What follows belongs to an exercise in optimizing a design on an open flow for small area, a short achievable clock period and few clock cycles; a production flow would make more cautious choices. In this exercise RTL edits were held to simulation tests only and were not proved equivalent to the original.

[flow/config.mk]
export PLATFORM = sky130hd
export DESIGN_NAME = e803_au
export DESIGN_NICKNAME = e803_au
export VERILOG_FILES = /design/flow/design.v
export SDC_FILE = /design/flow/constraint.sdc
export NUM_CORES = 4
export LEC_CHECK = 0
export CAP_MARGIN = 20
export CORE_MARGIN = 2
export CORE_UTILIZATION = 45
export SETUP_SLACK_MARGIN = 4.5
export SLEW_MARGIN = 20
[flow/constraint.sdc]
create_clock -name core_clock -period 10.0 [get_ports {clk}]
set_input_delay 2.0000 -clock core_clock [delete_from_list [all_inputs] [get_ports {clk}]]
set_output_delay 2.0000 -clock core_clock [all_outputs]
set_load 0.01 [all_outputs]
○ ○ ○
◆ The task: The answer must be the line containing "[flow/constraint.sdc]" and every line after it through the end of the records, repeated exactly.

◆ Answer to this exercise:
[flow/constraint.sdc]
create_clock -name core_clock -period 10.0 [get_ports {clk}]
set_input_delay 2.0000 -clock core_clock [delete_from_list [all_inputs] [get_ports {clk}]]
set_output_delay 2.0000 -clock core_clock [all_outputs]
set_load 0.01 [all_outputs]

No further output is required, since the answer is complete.